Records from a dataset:
----

This design comes from an exercise in tuning for a short achievable clock period, few clock cycles per item and low power on the open sky130 flow, not from production work.
Only simulation tests tie the RTL to the original design; equivalence was not proved.

==> flow/design.v (excerpt) <==
module PID_controller #(
    parameter W = 16,
    parameter signed MAX_VAL = 32767,
    parameter signed MIN_VAL = -32768
)(
    input logic clk,
    input logic reset_n,
    input  logic signed [W-1:0] s_axi_tdata,
    input  logic s_axi_tvalid,
    output logic s_axi_tready,
    input  logic signed [W-1:0] Kp, Ki, Kd,
    input  logic signed [W-1:0] setpoint,
    output logic [W-1:0] m_axi_tdata,
    output logic m_axi_tvalid,
    input  logic m_axi_tready
);
For scale: ~490 flip-flops, ~100 I/O pins, about 40000 um2 of cells after synthesis.
clock: 7.5 ns
lec_check: 0
cap_margin: 20
core_margin: 2
core_utilization: 40
cts_cluster_diameter: 80
cts_cluster_size: 30
setup_slack_margin: 3.7
slew_margin: 20
synth_hierarchical: 1
synth_minimum_keep_size: 0
run.sh (not shown) runs the stock make flow with config.mk's settings and CLKGATE_MAP_FILE= SYNTH_SCRIPT=/design/flow/synth_recipe.tcl, a recipe that flattens the netlist after the stock synthesis.
The first run finished clean.
Testbench counts at the start, summed over its fixed seeds: cycles 2,432, items 2,400.
Then changed:
--- a/flow/config.mk
+++ b/flow/config.mk
@@ -10,3 +10,4 @@
-export CORE_UTILIZATION = 40
-export CTS_CLUSTER_DIAMETER = 80
-export CTS_CLUSTER_SIZE = 30
+export CORE_UTILIZATION = 55
+export CTS_CLUSTER_DIAMETER = 70
+export CTS_CLUSTER_SIZE = 25
+export PLACE_DENSITY = 0.75
What happened: Non-clock buffer count is lower by 12; critical path depth is higher by 1; die area is lower by a quarter to a third; routed wire length is lower by a few percent; flip-flop and latch count is unchanged; fmax is lower slightly; cell count is lower by a little under a tenth; register-to-register slack gets worse by 0.04 ns; utilization is higher by 16 points.
Then changed:
--- a/flow/config.mk
+++ b/flow/config.mk
@@ -10,3 +10,3 @@
-export CORE_UTILIZATION = 55
-export CTS_CLUSTER_DIAMETER = 70
-export CTS_CLUSTER_SIZE = 25
+export CORE_UTILIZATION = 40
+export CTS_CLUSTER_DIAMETER = 60
+export CTS_CLUSTER_SIZE = 20
=> Non-clock buffer count goes up by 10; synthesized area stays the same; count of clock-buffer cells in the layout goes up by 9; die area goes up by well over a third.
Then changed:
--- a/flow/config.mk
+++ b/flow/config.mk
@@ -11,3 +10,0 @@
-export CTS_CLUSTER_DIAMETER = 60
-export CTS_CLUSTER_SIZE = 20
-export PLACE_DENSITY = 0.75
What happened: The new run completed without violations. Count of clock-buffer cells in the layout went up by 21. Via count falls by a few percent. Final cell count rises slightly.
This design comes from an exercise in tuning for small area on the open sky130 flow, not from production work.
Only simulation tests tie the RTL to the original design; equivalence was not proved.
Power is estimated from default activity; no workload was simulated.

[flow/flow/run.sh]
#!/bin/bash
# The standard layout (standard.sh), with area-oriented synthesis and
# buffering: no adder-cell extraction, an area-oriented ABC script (run
# through flow/synth.tcl, which is synth_recipe.tcl with the ABC script
# swapped), one-site port buffers and mid-size clock buffers.
F=$(pwd)/flow
export MY_ABC_SCRIPT=$F/area.abc
bash standard.sh ADDER_MAP_FILE= SYNTH_SCRIPT=$F/synth.tcl \
	"BUFFER_PORTS_ARGS=-buffer_cell sky130_fd_sc_hd__buf_1" \
	"CTS_BUF_LIST=sky130_fd_sc_hd__clkbuf_8" CTS_CLUSTER_SIZE=30 CTS_CLUSTER_DIAMETER=200 \
	finish > standard.log 2>&1
[flow/flow/area.abc]
strash
&get -n
&fraig -x
&put
scorr
dc2
dretime
strash
&get -n
&dch -f
&nf -R 1000
&put
strash
&get -n
&dch -f
&nf -R 1000
&put
[flow/flow/synth.tcl]
proc synth {args} { yosys synth -nofsm -noshare {*}$args }
proc abc {args} {
  set i [lsearch -exact $args -script]
  if { $i >= 0 && [info exists ::env(MY_ABC_SCRIPT)] } { lset args [expr {$i + 1}] $::env(MY_ABC_SCRIPT) }
  yosys abc {*}$args
}
source $::env(SCRIPTS_DIR)/synth.tcl
# left out here: clear keep_hierarchy, flatten, clean up, hide names made inside functions, write 1_2_yosys.v
[flow/standard.sh]
#!/bin/bash
# synth_recipe.tcl (not shown) runs the flow's synth.tcl, then flattens the netlist and writes it again
# the make line also repeats each setting of config.mk as NAME=value (left out here)
make -C /OpenROAD-flow-scripts/flow DESIGN_CONFIG=/design/flow/config.mk WORK_HOME=/design/flow/orfs CLKGATE_MAP_FILE= SYNTH_SCRIPT=/design/flow/synth_recipe.tcl "${@:-finish}"
[flow/config.mk]
export PLATFORM = sky130hd
export DESIGN_NAME = calc_core
export DESIGN_NICKNAME = calc_core
export VERILOG_FILES = /design/flow/design.v
export SDC_FILE = /design/flow/constraint.sdc
export NUM_CORES = 4
export LEC_CHECK = 0
export CAP_MARGIN = 20
export CORE_MARGIN = 2
export CORE_UTILIZATION = 40
export PLACE_DENSITY = 0.6
export SLEW_MARGIN = 20
[flow/constraint.sdc]
create_clock -name core_clock -period 60.0 [get_ports {clk}]
set_input_delay 12.0000 -clock core_clock [delete_from_list [all_inputs] [get_ports {clk}]]
set_output_delay 12.0000 -clock core_clock [all_outputs]
set_load 0.01 [all_outputs]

----

- EXERCISE DETAILS: Look through the data above for the string "comes" and copy every line where it appears.

- TASK SOLUTION:
This design comes from an exercise in tuning for a short achievable clock period, few clock cycles per item and low power on the open sky130 flow, not from production work.
This design comes from an exercise in tuning for small area on the open sky130 flow, not from production work.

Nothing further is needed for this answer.